青年はドアが閉まる寸前、ちらりとユーリを見ましたが、それきり出てはきませんでした。
「何か言われた?」
「い、いえ・・・」
あんたみたいなタイプ、すぐ死んじゃうよ
この言葉が、ユーリの脳内にずっと響いていました。
翌日、看護師にくっついて一日の流れを学ぶ日。
来て早々、ユーリは大変驚きました。
「本当は実習生つかせていい患者じゃないのよこの人・・・」
「でもどうしてもつけろって。朝から何もかも拒否で」
「だからって言いなりになっていいの!?」
学生がナースステーションに入る前からこのざわめきです。
昨日ユーリに絡んできたあの青年が、ユーリを自分の担当看護師につけないなら全て拒否すると言っているようなのです。

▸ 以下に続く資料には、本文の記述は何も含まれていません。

`src/rtl/tct_pkg.sv`:
```
`timescale 1ns / 1ps
package tct_pkg;

   // Display command codes
   localparam logic CMD_ADDR = 1'b0;
   localparam logic CMD_DRAW = 1'b1;

   // Request kinds
   localparam logic REQ_CHAR = 1'b0;
   localparam logic REQ_SET  = 1'b1;

   // Control characters
   localparam logic [7:0] CH_CR    = 8'h0D;
   localparam logic [7:0] CH_LF    = 8'h0A;
   localparam logic [7:0] CH_BS    = 8'h08;
   localparam logic [7:0] CH_DEL   = 8'h7F;
   localparam logic [7:0] CH_SPACE = 8'h20;

   // Glyph geometry, small (8x6) and large (16x8) font
   localparam logic [7:0] COL_STEP_SMALL = 8'd6;
   localparam logic [7:0] COL_STEP_LARGE = 8'd8;
   localparam logic [1:0] ROW_STEP_SMALL = 2'd1;
   localparam logic [1:0] ROW_STEP_LARGE = 2'd2;
   localparam logic [7:0] COL_LIMIT_SMALL = 8'd122;
   localparam logic [7:0] COL_LIMIT_LARGE = 8'd119;
   localparam logic [7:0] LINE_END_SMALL  = 8'd126;
   localparam logic [7:0] LINE_END_LARGE  = 8'd120;

   // Result queue
   localparam int unsigned QUEUE_DEPTH = 4;
   localparam int unsigned QUEUE_AW    = $clog2(QUEUE_DEPTH);
   localparam int unsigned QUEUE_CW    = $clog2(QUEUE_DEPTH + 1);

   typedef struct packed {
      logic       req_type;
      logic [7:0] char_code;
      logic [2:0] new_row;
      logic [7:0] new_col;
   } tct_request_type;

   typedef struct packed {
      logic       command;
      logic [7:0] glyph;
      logic [2:0] page_row;
      logic [7:0] pixel_col;
      logic       last;
   } tct_result_type;

   typedef struct packed {
      logic [1:0]     num;
      tct_result_type first;
      tct_result_type second;
      logic [2:0]     row;
      logic [7:0]     col;
   } tct_step_type;

endpackage

```
`src/rtl/tct_step.sv`:
```
`timescale 1ns / 1ps
module tct_step (
   input  tct_pkg::tct_request_type req,
   input  logic                     large_font,
   input  logic [2:0]               cur_row,
   input  logic [7:0]               cur_col,
   output tct_pkg::tct_step_type    step
);
   import tct_pkg::*;

   logic [1:0] row_step;
   logic [7:0] col_step;
   logic [7:0] col_limit;
   logic [7:0] line_end;
   logic [3:0] row_up;
   logic [2:0] row_wrapped;
   logic [2:0] back_row;
   logic [7:0] back_col;
   logic [7:0] fwd_col;
   logic       line_wrap;
   logic       page_wrap;

   assign row_step  = large_font ? ROW_STEP_LARGE  : ROW_STEP_SMALL;
   assign col_step  = large_font ? COL_STEP_LARGE  : COL_STEP_SMALL;
   assign col_limit = large_font ? COL_LIMIT_LARGE : COL_LIMIT_SMALL;
   assign line_end  = large_font ? LINE_END_LARGE  : LINE_END_SMALL;

   // row moved down; anything past the last page lands on the top page
   assign row_up      = {1'b0, cur_row} + {2'b00, row_step};
   assign row_wrapped = row_up[3] ? 3'd0 : row_up[2:0];

   assign back_row = (cur_col == 8'd0) ? (cur_row - {1'b0, row_step}) : cur_row;
   assign back_col = ((cur_col == 8'd0) ? line_end : cur_col) - col_step;

   assign fwd_col   = cur_col + col_step;
   assign line_wrap = fwd_col > col_limit;
   assign page_wrap = line_wrap && row_up[3];

   always_comb begin
      step.num    = 2'd0;
      step.first  = '0;
      step.second = '{command: CMD_ADDR, glyph: 8'd0, page_row: 3'd0,
                      pixel_col: 8'd0, last: 1'b1};
      step.row    = cur_row;
      step.col    = cur_col;
      if (req.req_type == REQ_SET) begin
         step.row = req.new_row;
         step.col = req.new_col;
      end else begin
         step.num = 2'd1;
         priority if (req.char_code == CH_CR) begin
            step.col   = 8'd0;
            step.first = '{command: CMD_ADDR, glyph: 8'd0, page_row: cur_row,
                           pixel_col: 8'd0, last: 1'b1};
         end else if (req.char_code == CH_LF) begin
            step.row   = row_wrapped;
            step.first = '{command: CMD_ADDR, glyph: 8'd0, page_row: row_wrapped,
                           pixel_col: cur_col, last: 1'b1};
         end else if (req.char_code == CH_BS || req.char_code == CH_DEL) begin
            step.row   = back_row;
            step.col   = back_col;
            step.first = '{command: CMD_DRAW, glyph: CH_SPACE, page_row: back_row,
                           pixel_col: back_col, last: 1'b1};
         end else begin
            step.row   = line_wrap ? row_wrapped : cur_row;
            step.col   = line_wrap ? 8'd0 : fwd_col;
            step.first = '{command: CMD_DRAW, glyph: req.char_code, page_row: cur_row,
                           pixel_col: cur_col, last: !page_wrap};
            if (page_wrap) begin
               step.num = 2'd2;
            end
         end
      end
   end

endmodule

```
`src/rtl/tct_queue.sv`:
```
`timescale 1ns / 1ps
module tct_queue (
   input  logic                    clock,
   input  logic                    reset,
   input  logic [1:0]              push_num,
   input  tct_pkg::tct_result_type push_a,
   input  tct_pkg::tct_result_type push_b,
   output logic                    room2,
   output logic                    out_valid,
   input  logic                    out_ready,
   output tct_pkg::tct_result_type out_data
);
   import tct_pkg::*;

   tct_result_type        mem_ff [QUEUE_DEPTH];
   logic [QUEUE_AW-1:0]   wr_ptr_ff, wr_ptr_in;
   logic [QUEUE_AW-1:0]   rd_ptr_ff, rd_ptr_in;
   logic [QUEUE_CW-1:0]   count_ff, count_in;
   logic [QUEUE_AW-1:0]   wr_ptr_nxt;
   logic                  pop;

   assign out_valid  = count_ff != '0;
   assign out_data   = mem_ff[rd_ptr_ff];
   assign room2      = count_ff <= QUEUE_CW'(QUEUE_DEPTH - 2);
   assign pop        = out_valid && out_ready;
   assign wr_ptr_nxt = wr_ptr_ff + 1'b1;

   always_comb begin
      wr_ptr_in = wr_ptr_ff + QUEUE_AW'(push_num);
      rd_ptr_in = rd_ptr_ff + QUEUE_AW'(pop);
      count_in  = count_ff + QUEUE_CW'(push_num) - QUEUE_CW'(pop);
   end

   always_ff @(posedge clock) begin
      if (reset) begin
         wr_ptr_ff <= '0;
         rd_ptr_ff <= '0;
         count_ff  <= '0;
      end else begin
         wr_ptr_ff <= wr_ptr_in;
         rd_ptr_ff <= rd_ptr_in;
         count_ff  <= count_in;
      end
   end

   always_ff @(posedge clock) begin
      if (push_num != 2'd0) begin
         mem_ff[wr_ptr_ff] <= push_a;
      end
      if (push_num == 2'd2) begin
         mem_ff[wr_ptr_nxt] <= push_b;
      end
   end

   a_no_overflow: assert property (@(posedge clock) disable iff (reset)
      push_num != 2'd0 |-> room2)
      else $error("result queue pushed without room");

   a_count_bound: assert property (@(posedge clock) disable iff (reset)
      count_ff <= QUEUE_CW'(QUEUE_DEPTH))
      else $error("result queue count out of range");

   a_pop_only: assert property (@(posedge clock) disable iff (reset)
      (pop && push_num == 2'd0) |=> count_ff == $past(count_ff) - 1'b1)
      else $error("result queue count did not drop on pop");

endmodule

```
`src/rtl/text_cursor_tracker.sv`:
```
`timescale 1ns / 1ps
// Channel   | Direction | Handshake             | Payload
// req_      | in        | req_valid / req_ready | type, char code, new row, new column
// rsp_      | out       | rsp_valid / rsp_ready | command, glyph, page row, column, last
// csr_      | in        | csr_write_en          | large font select
//
// One request per cycle. A request is held in the input register, then the cursor
// step logic updates the cursor and pushes 0, 1 or 2 results into a four-entry
// result queue, from whose head the first result shows on rsp_.
// A page wrap produces two results. Reset clears cursor, font and queue.
// Processing stalls only when the queue has fewer than two free entries.
module text_cursor_tracker (
   input  logic       clock,
   input  logic       reset,
   // request channel
   input  logic       req_valid,
   output logic       req_ready,
   input  logic       req_type,
   input  logic [7:0] req_char_code,
   input  logic [2:0] req_new_row,
   input  logic [7:0] req_new_col,
   // result channel
   output logic       rsp_valid,
   input  logic       rsp_ready,
   output logic       rsp_command,
   output logic [7:0] rsp_glyph,
   output logic [2:0] rsp_page_row,
   output logic [7:0] rsp_pixel_col,
   output logic       rsp_last,
   // configuration
   input  logic       csr_write_en,
   input  logic       csr_write_data
);
   import tct_pkg::*;

   // input register
   logic            in_valid_ff, in_valid_in;
   tct_request_type in_req_ff;

   // cursor state and font select
   logic [2:0]      row_ff, row_in;
   logic [7:0]      col_ff, col_in;
   logic            large_font_ff, large_font_in;

   tct_step_type    step;
   tct_result_type  rsp;
   logic            room2;
   logic            proc_fire;
   logic [1:0]      push_num;

   // a held request moves on once the queue can take a worst-case pair
   assign proc_fire = in_valid_ff && room2;
   assign req_ready = !in_valid_ff || proc_fire;
   assign push_num  = proc_fire ? step.num : 2'd0;

   always_comb begin
      in_valid_in   = in_valid_ff;
      row_in        = row_ff;
      col_in        = col_ff;
      large_font_in = csr_write_en ? csr_write_data : large_font_ff;
      if (proc_fire) begin
         in_valid_in = 1'b0;
         row_in      = step.row;
         col_in      = step.col;
      end
      if (req_valid && req_ready) begin
         in_valid_in = 1'b1;
      end
   end

   always_ff @(posedge clock) begin
      if (reset) begin
         in_valid_ff   <= 1'b0;
         row_ff        <= 3'd0;
         col_ff        <= 8'd0;
         large_font_ff <= 1'b0;
      end else begin
         in_valid_ff   <= in_valid_in;
         row_ff        <= row_in;
         col_ff        <= col_in;
         large_font_ff <= large_font_in;
      end
   end

   // request payload, no reset needed
   always_ff @(posedge clock) begin
      if (req_valid && req_ready) begin
         in_req_ff <= '{req_type: req_type, char_code: req_char_code,
                        new_row: req_new_row, new_col: req_new_col};
      end
   end

   tct_step u_step (
      .req        (in_req_ff),
      .large_font (large_font_ff),
      .cur_row    (row_ff),
      .cur_col    (col_ff),
      .step       (step)
   );

   tct_queue u_queue (
      .clock     (clock),
      .reset     (reset),
      .push_num  (push_num),
      .push_a    (step.first),
      .push_b    (step.second),
      .room2     (room2),
      .out_valid (rsp_valid),
      .out_ready (rsp_ready),
      .out_data  (rsp)
   );

   assign rsp_command   = rsp.command;
   assign rsp_glyph     = rsp.glyph;
   assign rsp_page_row  = rsp.page_row;
   assign rsp_pixel_col = rsp.pixel_col;
   assign rsp_last      = rsp.last;

   // a set request never produces a result
   a_set_silent: assert property (@(posedge clock) disable iff (reset)
      (proc_fire && in_req_ff.req_type == REQ_SET) |-> push_num == 2'd0)
      else $error("set request produced a result");

   // a pair always ends on an address command to the top left
   a_pair_tail: assert property (@(posedge clock) disable iff (reset)
      push_num == 2'd2 |-> (step.second.command == CMD_ADDR && step.row == 3'd0
                            && step.col == 8'd0 && !step.first.last))
      else $error("page wrap pair malformed");

   // cursor only moves when a request is processed
   a_cursor_hold: assert property (@(posedge clock) disable iff (reset)
      !proc_fire |=> ($stable(row_ff) && $stable(col_ff)))
      else $error("cursor moved without a request");

endmodule

```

よりによって、今日は検査の日。拒否では話にならないのです。
「・・・実習生も今日だけでしょ?それで今日一日済めばいいじゃない」
これが、担当医の判断でした。
こうしてユーリは、彼の担当看護師にくっついて一日過ごすことになりました。
「桐島さん。来ましたよーお待ちかねの実習生」
担当看護師は病室に入るや否や言いました。
「ふうん」
桐島さんと呼ばれた彼は、ベッドに横たわったまま興味なさそうに窓の外を眺めています。
「熱測って」
「36.5度」
「お腹は?」
「なんともない」
「朝ご飯は?」
「食べたくない」
淡々と看護師から問診が続きます。
彼は一度もこちらを見ません。
「・・・あー、血圧計忘れた。学生さんごめん、ちょっとここで待ってて」
途中でそういうと、看護師は病室を出ていきました。
「・・・来たんだ」
彼がゆっくりこちらを向きました。
行けと言われたら行くしかないのが看護学生なのですが、そんなことは言えませんでした。
「俺のカルテ、見た?」
ユーリはゆっくりと首を横に振りました。今回の実習では、カルテは見ないのです。
「あんたが昨日、おばさんが吐いた血かぶったのたまたま見て、俺に似てるなって思った。いつ死んでも構わないって、この人死ねるのかって思うと衝撃だけど羨ましい。そんな顔してた」
ユーリの脳裏に、自殺未遂をした高校生の時の思い出が走馬灯のように流れていきます。
「そ、んなふ、ふ不謹慎なこと、お、思わな・・・」
息とともに言葉が流れ出ていきます。
思い出したくもない、あの時の記憶。後悔、悲しみ、懺悔。
「思わない?嘘だろ。今ここにいるのは周りが言うから。周りのために頑張る。周りのことばっかりじゃねえか」
「ち、ちが・・・い、ます」
「楽しいか?そんな人生。気弱で優しい方だろあんた。そんな生き方、すぐ潰れるぞ」
ユーリは喉元をきゅっと掴まれたように、声が出なくなりました。
そのうち看護師が戻ってきて、彼は再び視線を窓の外に戻しました。
再び淡々とやりとりが続いていきます。
涙こそ出なかったものの、全てが図星でした。
いつでも、こんな人生辞められるのなら辞めたいと思っていた。
死にたくて、でも死ぬことのできない自分が情けなかった。
普通になりたくて、普通になる方法を模索して。
みんなと変わりなく聞こえるよう必死に練習して。
何してるんだろう、といつも思っていた。
みんなに必要ない努力をしなければならない自分、努力しなければみんなと肩を並べない自分を、ユーリは好きになれませんでした。